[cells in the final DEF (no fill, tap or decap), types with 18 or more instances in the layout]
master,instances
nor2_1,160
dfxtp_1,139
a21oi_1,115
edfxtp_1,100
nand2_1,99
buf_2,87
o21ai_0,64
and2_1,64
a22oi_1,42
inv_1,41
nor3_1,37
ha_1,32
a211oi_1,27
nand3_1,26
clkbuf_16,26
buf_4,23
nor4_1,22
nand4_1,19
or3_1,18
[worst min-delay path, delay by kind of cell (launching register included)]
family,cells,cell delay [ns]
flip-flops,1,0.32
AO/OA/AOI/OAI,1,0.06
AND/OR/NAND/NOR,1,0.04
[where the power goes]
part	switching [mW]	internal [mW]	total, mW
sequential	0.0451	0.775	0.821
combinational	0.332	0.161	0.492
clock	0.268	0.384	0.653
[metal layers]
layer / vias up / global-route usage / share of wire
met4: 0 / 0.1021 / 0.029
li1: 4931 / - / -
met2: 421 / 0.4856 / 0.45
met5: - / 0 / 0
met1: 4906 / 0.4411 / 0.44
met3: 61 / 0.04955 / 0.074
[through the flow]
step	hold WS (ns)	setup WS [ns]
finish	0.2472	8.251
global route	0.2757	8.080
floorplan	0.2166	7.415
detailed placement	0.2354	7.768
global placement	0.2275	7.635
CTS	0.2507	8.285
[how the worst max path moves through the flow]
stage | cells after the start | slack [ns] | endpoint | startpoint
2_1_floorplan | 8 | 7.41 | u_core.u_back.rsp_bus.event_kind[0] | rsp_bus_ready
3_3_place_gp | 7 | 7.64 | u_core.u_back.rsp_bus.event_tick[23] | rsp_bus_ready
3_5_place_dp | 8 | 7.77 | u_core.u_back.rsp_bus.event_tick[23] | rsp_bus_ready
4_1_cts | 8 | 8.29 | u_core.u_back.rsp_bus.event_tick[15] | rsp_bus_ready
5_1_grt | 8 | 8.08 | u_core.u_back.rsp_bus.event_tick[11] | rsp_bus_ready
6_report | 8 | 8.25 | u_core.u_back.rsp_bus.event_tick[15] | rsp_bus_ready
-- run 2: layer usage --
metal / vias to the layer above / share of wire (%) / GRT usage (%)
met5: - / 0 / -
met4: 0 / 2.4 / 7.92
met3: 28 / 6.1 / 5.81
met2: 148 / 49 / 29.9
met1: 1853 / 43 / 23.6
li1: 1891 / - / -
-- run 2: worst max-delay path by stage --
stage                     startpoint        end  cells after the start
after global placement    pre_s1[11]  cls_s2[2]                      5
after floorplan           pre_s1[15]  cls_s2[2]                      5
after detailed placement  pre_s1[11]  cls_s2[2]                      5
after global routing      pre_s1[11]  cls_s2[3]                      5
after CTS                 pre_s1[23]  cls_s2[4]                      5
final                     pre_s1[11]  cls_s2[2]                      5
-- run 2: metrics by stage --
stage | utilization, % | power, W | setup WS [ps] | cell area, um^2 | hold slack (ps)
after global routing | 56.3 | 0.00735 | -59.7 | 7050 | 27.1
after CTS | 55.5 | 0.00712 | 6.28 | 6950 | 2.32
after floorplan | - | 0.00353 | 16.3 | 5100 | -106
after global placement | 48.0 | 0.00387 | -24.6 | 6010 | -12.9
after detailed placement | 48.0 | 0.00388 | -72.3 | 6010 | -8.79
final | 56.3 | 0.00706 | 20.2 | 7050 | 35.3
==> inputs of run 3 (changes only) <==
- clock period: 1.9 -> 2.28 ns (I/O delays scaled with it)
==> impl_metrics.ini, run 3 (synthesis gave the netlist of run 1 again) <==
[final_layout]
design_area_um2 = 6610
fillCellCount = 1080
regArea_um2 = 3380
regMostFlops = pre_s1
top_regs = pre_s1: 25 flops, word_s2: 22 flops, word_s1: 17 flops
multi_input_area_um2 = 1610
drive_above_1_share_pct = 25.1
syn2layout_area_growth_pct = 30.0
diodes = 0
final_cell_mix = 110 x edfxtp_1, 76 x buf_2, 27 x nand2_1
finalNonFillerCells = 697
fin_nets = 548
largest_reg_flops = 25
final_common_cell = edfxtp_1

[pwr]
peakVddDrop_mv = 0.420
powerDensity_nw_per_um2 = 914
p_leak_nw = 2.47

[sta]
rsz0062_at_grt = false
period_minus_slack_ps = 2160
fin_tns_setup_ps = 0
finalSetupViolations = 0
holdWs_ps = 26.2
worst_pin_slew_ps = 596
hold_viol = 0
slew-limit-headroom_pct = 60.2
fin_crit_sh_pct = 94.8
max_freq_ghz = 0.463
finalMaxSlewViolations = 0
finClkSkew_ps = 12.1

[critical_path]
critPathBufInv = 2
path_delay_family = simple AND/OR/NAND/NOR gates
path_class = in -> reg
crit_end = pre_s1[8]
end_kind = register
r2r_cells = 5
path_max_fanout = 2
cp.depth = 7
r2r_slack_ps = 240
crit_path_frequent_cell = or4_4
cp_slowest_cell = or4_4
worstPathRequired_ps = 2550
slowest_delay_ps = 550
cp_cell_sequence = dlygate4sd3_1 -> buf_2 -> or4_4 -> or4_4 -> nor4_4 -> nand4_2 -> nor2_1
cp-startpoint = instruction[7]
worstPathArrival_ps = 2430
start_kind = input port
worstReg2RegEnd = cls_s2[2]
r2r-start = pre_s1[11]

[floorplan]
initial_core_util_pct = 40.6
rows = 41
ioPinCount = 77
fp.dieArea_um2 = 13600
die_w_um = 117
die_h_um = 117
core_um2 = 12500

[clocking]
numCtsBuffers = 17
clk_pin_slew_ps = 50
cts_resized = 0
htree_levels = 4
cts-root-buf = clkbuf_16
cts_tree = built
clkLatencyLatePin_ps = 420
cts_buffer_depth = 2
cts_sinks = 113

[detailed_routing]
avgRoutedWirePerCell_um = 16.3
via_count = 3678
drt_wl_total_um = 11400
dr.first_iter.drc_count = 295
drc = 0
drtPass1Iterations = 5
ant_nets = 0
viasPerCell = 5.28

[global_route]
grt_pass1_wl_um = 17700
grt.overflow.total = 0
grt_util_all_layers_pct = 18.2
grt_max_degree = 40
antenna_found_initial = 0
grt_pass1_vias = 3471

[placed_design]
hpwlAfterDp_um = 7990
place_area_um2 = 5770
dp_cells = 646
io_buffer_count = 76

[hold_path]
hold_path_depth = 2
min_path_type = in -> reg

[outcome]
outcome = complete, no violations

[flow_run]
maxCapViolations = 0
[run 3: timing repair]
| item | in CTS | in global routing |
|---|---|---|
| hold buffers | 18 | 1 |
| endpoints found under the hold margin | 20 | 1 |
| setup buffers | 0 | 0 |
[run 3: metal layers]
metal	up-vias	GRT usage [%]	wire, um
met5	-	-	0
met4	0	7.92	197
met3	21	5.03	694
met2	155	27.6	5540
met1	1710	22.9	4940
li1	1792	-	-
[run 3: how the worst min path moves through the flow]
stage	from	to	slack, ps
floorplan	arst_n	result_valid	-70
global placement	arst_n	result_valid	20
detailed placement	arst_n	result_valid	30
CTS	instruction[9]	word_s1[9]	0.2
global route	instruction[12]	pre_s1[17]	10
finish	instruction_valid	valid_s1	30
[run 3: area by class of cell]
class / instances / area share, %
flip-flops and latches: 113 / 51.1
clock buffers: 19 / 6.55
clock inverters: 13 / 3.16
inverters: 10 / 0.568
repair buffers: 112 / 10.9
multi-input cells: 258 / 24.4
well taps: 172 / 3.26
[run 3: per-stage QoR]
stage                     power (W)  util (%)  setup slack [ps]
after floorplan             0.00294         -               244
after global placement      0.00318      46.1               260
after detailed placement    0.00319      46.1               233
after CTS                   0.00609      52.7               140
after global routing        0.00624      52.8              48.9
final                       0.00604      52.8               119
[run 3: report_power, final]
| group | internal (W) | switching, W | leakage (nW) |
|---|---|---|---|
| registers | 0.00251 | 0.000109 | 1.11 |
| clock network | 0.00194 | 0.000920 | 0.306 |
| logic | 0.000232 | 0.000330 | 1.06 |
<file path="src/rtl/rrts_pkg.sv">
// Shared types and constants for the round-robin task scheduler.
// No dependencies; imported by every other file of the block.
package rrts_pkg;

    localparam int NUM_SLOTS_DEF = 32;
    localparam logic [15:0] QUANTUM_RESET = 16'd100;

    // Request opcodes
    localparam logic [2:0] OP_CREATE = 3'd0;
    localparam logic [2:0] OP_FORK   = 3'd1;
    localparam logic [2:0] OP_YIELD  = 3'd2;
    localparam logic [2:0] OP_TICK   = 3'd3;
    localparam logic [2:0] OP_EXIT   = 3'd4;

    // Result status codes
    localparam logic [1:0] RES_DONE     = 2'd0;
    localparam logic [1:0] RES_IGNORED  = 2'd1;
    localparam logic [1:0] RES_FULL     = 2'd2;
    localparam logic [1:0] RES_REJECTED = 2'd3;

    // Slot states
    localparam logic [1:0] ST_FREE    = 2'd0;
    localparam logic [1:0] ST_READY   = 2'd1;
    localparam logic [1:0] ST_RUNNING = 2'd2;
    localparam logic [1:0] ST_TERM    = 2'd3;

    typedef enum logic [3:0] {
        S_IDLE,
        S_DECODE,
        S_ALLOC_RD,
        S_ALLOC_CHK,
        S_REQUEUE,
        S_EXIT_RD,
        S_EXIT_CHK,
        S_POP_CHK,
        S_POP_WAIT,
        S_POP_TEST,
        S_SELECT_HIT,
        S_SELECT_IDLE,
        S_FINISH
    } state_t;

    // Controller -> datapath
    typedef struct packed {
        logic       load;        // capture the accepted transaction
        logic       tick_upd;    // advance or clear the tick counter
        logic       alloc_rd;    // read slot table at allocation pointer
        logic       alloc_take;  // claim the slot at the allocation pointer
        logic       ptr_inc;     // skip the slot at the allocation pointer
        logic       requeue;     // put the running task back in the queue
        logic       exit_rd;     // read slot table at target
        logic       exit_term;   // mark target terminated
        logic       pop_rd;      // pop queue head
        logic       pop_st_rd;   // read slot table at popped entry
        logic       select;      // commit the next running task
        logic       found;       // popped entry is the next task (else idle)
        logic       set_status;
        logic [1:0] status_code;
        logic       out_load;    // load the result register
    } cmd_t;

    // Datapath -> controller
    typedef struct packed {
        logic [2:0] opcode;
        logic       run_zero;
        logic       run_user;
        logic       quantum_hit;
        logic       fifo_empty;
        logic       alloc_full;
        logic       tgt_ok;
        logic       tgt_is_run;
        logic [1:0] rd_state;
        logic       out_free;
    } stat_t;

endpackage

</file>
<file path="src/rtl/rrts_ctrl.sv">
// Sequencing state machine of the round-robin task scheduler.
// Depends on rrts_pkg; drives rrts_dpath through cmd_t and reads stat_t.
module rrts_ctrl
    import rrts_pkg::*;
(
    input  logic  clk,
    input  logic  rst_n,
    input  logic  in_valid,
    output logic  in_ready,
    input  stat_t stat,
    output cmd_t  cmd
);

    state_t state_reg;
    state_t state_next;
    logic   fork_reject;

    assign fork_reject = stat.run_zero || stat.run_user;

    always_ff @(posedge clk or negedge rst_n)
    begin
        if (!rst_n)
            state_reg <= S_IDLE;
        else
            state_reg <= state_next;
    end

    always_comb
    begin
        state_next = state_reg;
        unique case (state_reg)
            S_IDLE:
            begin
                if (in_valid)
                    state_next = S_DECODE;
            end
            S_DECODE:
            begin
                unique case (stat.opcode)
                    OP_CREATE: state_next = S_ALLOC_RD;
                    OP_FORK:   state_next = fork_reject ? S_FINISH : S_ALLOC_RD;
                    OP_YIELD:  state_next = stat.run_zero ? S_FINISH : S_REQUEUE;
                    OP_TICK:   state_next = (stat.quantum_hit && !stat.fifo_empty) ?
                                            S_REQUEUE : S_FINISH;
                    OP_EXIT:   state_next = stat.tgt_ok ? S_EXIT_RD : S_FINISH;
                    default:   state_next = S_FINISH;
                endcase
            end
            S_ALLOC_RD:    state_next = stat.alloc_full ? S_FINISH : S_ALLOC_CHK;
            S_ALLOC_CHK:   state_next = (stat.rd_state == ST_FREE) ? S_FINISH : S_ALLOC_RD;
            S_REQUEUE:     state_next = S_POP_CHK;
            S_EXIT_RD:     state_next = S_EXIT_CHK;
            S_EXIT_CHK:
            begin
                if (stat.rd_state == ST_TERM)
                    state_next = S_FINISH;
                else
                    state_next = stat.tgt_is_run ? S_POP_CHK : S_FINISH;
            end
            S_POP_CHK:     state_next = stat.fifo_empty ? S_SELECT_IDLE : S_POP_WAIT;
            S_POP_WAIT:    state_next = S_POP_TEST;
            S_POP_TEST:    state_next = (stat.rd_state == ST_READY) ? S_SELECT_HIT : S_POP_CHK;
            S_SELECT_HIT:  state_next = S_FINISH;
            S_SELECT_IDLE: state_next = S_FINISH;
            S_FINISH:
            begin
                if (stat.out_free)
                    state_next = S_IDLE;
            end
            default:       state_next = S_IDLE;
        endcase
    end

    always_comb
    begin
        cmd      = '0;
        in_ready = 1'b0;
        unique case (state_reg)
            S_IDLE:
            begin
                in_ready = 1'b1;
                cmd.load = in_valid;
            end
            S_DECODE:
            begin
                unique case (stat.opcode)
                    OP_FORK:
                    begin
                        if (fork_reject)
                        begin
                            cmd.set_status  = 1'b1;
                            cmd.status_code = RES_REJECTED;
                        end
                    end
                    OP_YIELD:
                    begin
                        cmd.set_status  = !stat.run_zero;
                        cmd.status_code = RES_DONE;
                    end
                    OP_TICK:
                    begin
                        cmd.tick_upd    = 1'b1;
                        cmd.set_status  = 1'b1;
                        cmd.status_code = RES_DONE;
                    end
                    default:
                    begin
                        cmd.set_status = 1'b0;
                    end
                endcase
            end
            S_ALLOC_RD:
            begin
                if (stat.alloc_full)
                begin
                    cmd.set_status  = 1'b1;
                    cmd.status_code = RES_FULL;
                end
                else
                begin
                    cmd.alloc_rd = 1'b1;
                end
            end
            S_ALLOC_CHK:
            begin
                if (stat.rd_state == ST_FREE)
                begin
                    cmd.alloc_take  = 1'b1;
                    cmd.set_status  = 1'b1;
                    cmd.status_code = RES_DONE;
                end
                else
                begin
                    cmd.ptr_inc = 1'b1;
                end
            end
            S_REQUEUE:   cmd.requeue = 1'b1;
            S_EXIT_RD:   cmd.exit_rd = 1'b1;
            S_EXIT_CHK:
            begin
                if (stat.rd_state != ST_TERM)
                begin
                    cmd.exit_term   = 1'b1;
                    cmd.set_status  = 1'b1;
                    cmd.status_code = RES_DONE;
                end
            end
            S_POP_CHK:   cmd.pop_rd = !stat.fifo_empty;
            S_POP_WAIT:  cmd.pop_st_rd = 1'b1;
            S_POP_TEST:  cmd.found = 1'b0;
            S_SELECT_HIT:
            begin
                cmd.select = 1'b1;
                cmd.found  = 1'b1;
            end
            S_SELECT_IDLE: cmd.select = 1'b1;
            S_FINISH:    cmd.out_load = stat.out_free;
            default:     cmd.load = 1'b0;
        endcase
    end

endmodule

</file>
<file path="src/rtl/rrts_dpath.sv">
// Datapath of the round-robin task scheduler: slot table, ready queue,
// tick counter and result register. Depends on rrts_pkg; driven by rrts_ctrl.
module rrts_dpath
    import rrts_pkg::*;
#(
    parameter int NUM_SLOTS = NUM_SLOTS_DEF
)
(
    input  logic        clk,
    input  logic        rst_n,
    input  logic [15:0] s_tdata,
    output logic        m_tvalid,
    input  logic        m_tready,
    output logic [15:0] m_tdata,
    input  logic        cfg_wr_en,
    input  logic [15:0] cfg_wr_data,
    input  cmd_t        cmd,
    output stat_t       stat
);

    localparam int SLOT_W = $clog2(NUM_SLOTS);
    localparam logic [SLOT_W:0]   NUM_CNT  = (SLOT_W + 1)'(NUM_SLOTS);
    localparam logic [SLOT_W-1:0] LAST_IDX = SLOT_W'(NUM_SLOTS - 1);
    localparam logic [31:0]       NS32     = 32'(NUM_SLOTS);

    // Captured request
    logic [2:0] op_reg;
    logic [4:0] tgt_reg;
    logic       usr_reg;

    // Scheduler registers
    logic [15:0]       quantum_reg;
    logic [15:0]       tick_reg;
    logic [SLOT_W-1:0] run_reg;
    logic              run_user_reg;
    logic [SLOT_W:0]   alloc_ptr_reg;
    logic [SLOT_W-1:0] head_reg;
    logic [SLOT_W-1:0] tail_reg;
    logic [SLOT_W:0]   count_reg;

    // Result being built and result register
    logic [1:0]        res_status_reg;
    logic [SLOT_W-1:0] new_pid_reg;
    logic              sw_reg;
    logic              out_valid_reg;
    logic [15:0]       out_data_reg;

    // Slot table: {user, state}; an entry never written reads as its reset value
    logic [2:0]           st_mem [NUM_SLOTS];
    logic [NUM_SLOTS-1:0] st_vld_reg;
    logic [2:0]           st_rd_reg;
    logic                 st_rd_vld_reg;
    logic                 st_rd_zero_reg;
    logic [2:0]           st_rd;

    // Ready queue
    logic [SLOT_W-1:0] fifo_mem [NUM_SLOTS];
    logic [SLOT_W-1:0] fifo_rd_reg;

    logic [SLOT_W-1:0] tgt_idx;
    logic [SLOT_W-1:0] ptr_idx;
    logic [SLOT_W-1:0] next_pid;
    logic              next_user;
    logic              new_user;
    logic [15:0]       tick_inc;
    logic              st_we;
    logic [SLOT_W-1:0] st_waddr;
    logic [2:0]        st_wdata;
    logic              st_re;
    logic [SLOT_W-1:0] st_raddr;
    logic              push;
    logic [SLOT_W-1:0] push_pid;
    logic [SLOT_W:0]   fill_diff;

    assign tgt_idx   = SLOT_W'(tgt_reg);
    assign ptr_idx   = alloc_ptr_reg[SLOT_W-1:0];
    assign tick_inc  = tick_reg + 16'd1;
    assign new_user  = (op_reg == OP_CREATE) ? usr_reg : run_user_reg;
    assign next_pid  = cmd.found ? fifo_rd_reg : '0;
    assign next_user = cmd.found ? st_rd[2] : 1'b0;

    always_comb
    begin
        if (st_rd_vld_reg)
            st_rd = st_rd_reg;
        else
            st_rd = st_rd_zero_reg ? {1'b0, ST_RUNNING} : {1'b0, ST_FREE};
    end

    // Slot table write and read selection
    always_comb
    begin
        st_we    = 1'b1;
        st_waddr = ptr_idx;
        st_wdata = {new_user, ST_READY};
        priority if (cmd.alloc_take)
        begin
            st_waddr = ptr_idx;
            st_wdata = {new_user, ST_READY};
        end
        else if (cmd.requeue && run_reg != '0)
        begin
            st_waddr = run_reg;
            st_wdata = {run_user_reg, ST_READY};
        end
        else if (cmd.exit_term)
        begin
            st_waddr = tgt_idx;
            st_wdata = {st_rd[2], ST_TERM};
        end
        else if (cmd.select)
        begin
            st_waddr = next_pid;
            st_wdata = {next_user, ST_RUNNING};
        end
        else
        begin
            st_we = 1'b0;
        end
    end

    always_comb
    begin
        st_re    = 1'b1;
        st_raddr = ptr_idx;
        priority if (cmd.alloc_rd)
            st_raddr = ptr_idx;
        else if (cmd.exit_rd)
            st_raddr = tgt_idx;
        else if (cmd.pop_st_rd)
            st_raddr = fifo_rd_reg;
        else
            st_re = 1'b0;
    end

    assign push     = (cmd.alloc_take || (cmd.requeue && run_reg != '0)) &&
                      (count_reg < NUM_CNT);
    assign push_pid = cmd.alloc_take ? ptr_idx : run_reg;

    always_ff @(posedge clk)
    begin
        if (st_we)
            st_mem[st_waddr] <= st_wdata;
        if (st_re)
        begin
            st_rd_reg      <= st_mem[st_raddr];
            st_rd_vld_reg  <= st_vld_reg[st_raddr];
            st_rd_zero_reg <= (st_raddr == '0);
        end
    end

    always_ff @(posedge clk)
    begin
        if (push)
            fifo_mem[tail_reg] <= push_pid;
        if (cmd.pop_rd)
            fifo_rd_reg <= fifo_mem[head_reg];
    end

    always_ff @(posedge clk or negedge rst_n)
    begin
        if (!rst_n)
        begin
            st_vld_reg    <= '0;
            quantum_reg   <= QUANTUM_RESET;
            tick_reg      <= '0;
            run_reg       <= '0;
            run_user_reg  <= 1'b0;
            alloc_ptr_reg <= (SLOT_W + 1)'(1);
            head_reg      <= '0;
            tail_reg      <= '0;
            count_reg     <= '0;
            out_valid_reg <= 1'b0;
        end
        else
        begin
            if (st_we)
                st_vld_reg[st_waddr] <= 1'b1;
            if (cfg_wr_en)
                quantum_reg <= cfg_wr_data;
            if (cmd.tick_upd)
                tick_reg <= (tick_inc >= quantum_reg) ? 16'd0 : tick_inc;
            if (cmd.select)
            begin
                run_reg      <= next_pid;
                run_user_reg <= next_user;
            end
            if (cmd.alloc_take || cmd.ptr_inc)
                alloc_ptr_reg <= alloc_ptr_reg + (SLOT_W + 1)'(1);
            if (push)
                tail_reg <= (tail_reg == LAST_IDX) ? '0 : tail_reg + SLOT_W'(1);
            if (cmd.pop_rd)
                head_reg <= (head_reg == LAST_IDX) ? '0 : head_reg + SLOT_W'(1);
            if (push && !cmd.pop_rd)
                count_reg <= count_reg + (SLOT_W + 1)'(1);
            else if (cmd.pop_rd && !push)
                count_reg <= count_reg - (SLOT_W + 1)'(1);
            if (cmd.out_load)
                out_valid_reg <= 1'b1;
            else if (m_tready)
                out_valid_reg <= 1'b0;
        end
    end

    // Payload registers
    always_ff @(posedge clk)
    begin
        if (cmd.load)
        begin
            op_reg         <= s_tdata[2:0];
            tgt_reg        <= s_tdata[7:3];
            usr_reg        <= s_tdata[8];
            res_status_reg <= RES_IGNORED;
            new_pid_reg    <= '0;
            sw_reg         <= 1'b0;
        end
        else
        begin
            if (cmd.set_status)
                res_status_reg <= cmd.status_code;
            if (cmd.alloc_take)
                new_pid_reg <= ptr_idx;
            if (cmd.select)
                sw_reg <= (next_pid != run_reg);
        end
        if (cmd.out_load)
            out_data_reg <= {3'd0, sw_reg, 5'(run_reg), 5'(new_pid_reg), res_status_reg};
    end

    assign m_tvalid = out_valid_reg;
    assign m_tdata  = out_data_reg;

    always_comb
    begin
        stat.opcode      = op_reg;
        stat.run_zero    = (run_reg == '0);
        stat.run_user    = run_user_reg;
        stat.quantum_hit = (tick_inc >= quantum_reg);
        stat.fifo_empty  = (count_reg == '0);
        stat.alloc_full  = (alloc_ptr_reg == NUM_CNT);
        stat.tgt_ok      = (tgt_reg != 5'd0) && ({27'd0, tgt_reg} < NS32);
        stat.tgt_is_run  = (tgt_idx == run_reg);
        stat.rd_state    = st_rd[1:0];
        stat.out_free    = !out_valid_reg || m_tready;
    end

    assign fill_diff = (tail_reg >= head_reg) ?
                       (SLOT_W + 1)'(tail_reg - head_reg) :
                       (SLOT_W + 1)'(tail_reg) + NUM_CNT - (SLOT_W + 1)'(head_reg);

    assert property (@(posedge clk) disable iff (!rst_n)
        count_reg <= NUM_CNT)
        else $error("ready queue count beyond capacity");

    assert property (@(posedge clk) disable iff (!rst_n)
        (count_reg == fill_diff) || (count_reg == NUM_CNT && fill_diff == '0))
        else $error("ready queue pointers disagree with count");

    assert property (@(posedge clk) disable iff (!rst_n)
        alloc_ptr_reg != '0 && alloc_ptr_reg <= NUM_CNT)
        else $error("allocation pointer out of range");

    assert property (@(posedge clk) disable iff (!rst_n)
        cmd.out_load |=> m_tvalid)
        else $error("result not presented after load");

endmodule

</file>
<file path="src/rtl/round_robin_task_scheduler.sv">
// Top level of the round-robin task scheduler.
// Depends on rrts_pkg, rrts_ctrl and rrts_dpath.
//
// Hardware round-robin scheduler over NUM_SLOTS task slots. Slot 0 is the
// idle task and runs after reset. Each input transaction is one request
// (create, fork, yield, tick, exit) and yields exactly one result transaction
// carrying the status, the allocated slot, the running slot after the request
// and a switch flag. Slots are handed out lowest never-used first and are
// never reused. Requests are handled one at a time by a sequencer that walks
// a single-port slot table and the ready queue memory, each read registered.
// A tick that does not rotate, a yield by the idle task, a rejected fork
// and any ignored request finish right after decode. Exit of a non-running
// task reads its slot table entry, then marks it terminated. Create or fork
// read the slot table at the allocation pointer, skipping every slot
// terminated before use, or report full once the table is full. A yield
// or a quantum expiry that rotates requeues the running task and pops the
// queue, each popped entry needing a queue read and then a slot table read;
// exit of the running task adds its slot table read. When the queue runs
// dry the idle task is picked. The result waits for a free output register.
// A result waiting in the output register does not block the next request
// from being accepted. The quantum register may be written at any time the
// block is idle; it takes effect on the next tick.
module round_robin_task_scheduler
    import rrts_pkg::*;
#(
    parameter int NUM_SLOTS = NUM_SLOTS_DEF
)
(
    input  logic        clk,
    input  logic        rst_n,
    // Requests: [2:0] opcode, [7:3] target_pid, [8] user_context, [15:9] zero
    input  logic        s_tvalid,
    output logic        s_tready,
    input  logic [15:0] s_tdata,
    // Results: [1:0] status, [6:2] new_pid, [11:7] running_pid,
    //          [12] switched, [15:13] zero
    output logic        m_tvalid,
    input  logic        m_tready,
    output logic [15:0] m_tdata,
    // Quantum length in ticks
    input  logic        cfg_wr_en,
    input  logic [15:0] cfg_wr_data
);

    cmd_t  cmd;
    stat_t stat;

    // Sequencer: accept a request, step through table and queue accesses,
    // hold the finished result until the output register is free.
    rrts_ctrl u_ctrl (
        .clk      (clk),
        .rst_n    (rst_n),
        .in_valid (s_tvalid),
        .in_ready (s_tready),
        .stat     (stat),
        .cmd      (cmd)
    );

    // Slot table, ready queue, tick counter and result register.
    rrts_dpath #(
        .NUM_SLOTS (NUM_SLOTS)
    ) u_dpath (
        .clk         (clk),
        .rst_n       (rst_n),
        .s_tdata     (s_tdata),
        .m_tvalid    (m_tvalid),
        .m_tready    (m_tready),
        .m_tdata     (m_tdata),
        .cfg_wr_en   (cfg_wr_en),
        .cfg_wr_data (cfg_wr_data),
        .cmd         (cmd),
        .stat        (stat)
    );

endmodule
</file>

### [TASK STATEMENT]
In the records above, find each line with the word "moves" and copy it out.

### [RESPONSE AREA]
[how the worst max path moves through the flow]
[run 3: how the worst min path moves through the flow]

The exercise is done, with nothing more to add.